[Exercise description]: In the records below, find the line with "Sequential cell: 119 / 34.0" and the line with "final | 1.52 | 1.55 | 1.10"; return exactly those lines and every line between them.

[Material shown]:
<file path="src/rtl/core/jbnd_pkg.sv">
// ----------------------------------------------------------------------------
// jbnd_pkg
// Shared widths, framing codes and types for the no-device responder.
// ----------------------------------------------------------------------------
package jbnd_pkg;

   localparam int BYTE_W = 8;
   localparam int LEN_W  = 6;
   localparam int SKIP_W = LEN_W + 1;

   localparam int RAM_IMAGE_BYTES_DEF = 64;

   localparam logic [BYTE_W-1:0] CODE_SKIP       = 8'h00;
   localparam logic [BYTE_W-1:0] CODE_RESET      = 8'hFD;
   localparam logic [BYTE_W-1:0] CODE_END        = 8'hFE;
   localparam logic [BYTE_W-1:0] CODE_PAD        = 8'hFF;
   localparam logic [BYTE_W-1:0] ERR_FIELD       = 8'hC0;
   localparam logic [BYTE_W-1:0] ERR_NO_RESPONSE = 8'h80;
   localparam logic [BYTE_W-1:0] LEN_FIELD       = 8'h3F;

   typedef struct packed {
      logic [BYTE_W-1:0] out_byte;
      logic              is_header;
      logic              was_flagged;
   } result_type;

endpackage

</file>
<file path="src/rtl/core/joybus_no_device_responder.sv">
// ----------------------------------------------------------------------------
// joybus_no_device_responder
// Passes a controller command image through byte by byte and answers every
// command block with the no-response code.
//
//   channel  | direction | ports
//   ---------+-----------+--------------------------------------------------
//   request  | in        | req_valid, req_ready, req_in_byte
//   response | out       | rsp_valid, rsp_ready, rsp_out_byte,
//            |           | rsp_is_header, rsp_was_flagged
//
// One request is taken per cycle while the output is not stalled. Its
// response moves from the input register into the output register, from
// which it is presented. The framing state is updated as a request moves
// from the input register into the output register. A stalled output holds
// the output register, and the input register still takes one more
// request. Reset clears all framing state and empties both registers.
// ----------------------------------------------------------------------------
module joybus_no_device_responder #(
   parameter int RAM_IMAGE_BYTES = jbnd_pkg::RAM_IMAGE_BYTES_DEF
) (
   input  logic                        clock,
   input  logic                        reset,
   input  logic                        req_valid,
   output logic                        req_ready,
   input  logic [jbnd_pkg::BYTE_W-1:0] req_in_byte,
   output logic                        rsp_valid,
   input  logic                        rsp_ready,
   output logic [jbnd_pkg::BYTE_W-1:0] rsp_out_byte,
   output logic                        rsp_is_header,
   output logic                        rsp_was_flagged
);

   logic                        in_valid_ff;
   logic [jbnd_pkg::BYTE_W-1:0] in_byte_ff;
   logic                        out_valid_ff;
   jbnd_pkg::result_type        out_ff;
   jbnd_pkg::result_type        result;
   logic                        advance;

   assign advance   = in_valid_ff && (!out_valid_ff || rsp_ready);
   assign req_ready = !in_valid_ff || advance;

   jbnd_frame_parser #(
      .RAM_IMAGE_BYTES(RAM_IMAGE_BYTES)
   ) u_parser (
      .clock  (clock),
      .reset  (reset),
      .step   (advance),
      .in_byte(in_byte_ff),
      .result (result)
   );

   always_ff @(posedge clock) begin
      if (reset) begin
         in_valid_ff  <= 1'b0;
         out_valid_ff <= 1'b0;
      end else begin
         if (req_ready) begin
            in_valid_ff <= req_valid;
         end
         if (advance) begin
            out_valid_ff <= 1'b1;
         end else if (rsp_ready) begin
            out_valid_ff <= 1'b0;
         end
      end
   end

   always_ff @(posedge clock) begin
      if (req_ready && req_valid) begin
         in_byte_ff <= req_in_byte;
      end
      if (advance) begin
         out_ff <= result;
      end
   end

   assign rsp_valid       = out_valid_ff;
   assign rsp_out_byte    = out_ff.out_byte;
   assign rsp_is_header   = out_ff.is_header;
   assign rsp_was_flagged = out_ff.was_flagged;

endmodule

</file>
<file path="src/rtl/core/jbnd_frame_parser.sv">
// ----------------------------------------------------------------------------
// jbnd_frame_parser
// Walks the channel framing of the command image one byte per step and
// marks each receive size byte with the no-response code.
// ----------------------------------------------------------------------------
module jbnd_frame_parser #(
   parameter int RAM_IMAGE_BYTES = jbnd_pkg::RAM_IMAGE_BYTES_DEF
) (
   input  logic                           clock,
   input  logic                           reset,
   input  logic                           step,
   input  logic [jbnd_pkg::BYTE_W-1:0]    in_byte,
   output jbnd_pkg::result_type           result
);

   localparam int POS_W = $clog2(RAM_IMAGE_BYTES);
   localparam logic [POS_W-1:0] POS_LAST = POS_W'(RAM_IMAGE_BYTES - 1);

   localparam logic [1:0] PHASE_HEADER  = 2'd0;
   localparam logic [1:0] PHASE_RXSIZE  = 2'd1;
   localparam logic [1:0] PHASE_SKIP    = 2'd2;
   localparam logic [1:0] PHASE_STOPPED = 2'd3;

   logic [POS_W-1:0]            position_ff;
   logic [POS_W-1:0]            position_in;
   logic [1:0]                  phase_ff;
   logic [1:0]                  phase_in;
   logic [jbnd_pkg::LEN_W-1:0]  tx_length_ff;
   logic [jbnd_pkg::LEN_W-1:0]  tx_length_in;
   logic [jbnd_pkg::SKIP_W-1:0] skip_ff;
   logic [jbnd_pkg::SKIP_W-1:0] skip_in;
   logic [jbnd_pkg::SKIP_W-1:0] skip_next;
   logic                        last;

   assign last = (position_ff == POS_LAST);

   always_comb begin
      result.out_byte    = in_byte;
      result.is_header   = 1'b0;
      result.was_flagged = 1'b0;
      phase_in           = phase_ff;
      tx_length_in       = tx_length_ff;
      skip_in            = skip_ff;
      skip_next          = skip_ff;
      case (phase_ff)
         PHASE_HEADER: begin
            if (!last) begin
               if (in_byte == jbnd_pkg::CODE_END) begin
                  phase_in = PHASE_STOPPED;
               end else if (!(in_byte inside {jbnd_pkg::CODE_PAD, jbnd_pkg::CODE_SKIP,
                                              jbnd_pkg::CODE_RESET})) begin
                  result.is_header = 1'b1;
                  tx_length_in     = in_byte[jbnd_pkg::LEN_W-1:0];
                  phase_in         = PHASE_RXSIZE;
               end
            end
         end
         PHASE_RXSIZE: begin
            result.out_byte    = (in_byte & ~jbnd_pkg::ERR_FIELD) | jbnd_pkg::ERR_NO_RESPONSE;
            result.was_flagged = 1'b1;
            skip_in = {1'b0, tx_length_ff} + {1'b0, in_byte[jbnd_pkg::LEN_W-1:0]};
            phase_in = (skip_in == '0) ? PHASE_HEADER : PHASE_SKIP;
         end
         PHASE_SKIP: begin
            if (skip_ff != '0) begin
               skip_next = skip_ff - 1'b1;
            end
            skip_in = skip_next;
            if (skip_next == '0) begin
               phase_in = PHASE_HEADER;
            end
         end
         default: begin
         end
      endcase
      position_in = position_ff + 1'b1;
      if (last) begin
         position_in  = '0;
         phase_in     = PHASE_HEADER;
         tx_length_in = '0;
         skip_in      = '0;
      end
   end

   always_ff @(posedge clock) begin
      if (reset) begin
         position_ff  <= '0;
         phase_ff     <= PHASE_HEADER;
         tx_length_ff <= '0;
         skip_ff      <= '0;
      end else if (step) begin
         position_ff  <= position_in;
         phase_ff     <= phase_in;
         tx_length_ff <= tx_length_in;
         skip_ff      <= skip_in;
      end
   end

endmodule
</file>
...
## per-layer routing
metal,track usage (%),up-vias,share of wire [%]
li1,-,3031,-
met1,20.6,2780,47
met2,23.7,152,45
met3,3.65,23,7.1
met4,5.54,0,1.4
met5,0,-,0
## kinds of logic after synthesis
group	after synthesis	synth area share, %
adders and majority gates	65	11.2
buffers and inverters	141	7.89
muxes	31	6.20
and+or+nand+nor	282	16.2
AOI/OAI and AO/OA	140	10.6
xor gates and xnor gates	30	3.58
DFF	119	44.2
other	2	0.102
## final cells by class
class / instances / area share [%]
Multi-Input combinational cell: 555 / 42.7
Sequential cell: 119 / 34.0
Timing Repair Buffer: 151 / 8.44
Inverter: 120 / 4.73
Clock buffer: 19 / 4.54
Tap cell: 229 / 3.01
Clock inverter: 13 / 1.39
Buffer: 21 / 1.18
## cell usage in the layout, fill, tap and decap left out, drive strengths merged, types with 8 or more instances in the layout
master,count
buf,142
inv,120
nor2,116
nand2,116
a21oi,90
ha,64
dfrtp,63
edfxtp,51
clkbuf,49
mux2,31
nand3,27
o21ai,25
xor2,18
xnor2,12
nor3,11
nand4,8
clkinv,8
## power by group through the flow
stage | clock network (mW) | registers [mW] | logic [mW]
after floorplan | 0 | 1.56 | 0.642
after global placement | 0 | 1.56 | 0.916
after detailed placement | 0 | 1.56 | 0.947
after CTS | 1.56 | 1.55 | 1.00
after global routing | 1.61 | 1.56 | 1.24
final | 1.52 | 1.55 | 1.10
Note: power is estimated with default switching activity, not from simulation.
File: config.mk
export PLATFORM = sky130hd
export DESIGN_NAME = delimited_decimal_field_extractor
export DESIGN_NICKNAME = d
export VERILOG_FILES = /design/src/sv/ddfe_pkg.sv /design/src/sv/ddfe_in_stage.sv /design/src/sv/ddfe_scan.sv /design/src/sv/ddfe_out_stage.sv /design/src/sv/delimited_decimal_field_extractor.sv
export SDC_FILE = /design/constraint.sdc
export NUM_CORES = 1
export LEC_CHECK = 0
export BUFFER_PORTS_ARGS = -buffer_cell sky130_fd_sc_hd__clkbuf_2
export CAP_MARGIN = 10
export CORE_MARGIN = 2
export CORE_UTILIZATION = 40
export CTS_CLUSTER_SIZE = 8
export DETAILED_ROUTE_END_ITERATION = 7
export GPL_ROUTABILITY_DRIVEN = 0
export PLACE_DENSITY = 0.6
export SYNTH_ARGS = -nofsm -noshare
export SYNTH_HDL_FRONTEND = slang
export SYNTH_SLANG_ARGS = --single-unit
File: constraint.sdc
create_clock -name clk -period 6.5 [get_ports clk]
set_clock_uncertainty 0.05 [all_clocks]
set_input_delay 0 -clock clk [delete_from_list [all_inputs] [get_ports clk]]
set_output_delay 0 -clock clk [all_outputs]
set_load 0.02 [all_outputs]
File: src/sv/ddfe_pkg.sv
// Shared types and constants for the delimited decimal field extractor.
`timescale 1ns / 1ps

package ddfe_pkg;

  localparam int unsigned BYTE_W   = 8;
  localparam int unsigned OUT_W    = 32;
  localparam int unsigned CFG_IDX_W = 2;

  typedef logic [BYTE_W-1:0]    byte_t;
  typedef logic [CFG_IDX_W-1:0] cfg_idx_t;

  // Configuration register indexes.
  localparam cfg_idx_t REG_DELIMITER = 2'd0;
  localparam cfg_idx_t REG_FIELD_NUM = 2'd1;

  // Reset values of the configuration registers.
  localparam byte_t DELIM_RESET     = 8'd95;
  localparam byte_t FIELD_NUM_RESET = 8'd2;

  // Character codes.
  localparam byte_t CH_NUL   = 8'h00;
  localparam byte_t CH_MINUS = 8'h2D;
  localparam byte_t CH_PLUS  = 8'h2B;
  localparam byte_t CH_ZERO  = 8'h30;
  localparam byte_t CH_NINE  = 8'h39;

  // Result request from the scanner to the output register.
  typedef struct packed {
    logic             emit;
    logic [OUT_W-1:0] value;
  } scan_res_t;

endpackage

[Written answer]:
Sequential cell: 119 / 34.0
Timing Repair Buffer: 151 / 8.44
Inverter: 120 / 4.73
Clock buffer: 19 / 4.54
Tap cell: 229 / 3.01
Clock inverter: 13 / 1.39
Buffer: 21 / 1.18
## cell usage in the layout, fill, tap and decap left out, drive strengths merged, types with 8 or more instances in the layout
master,count
buf,142
inv,120
nor2,116
nand2,116
a21oi,90
ha,64
dfrtp,63
edfxtp,51
clkbuf,49
mux2,31
nand3,27
o21ai,25
xor2,18
xnor2,12
nor3,11
nand4,8
clkinv,8
## power by group through the flow
stage | clock network (mW) | registers [mW] | logic [mW]
after floorplan | 0 | 1.56 | 0.642
after global placement | 0 | 1.56 | 0.916
after detailed placement | 0 | 1.56 | 0.947
after CTS | 1.56 | 1.55 | 1.00
after global routing | 1.61 | 1.56 | 1.24
final | 1.52 | 1.55 | 1.10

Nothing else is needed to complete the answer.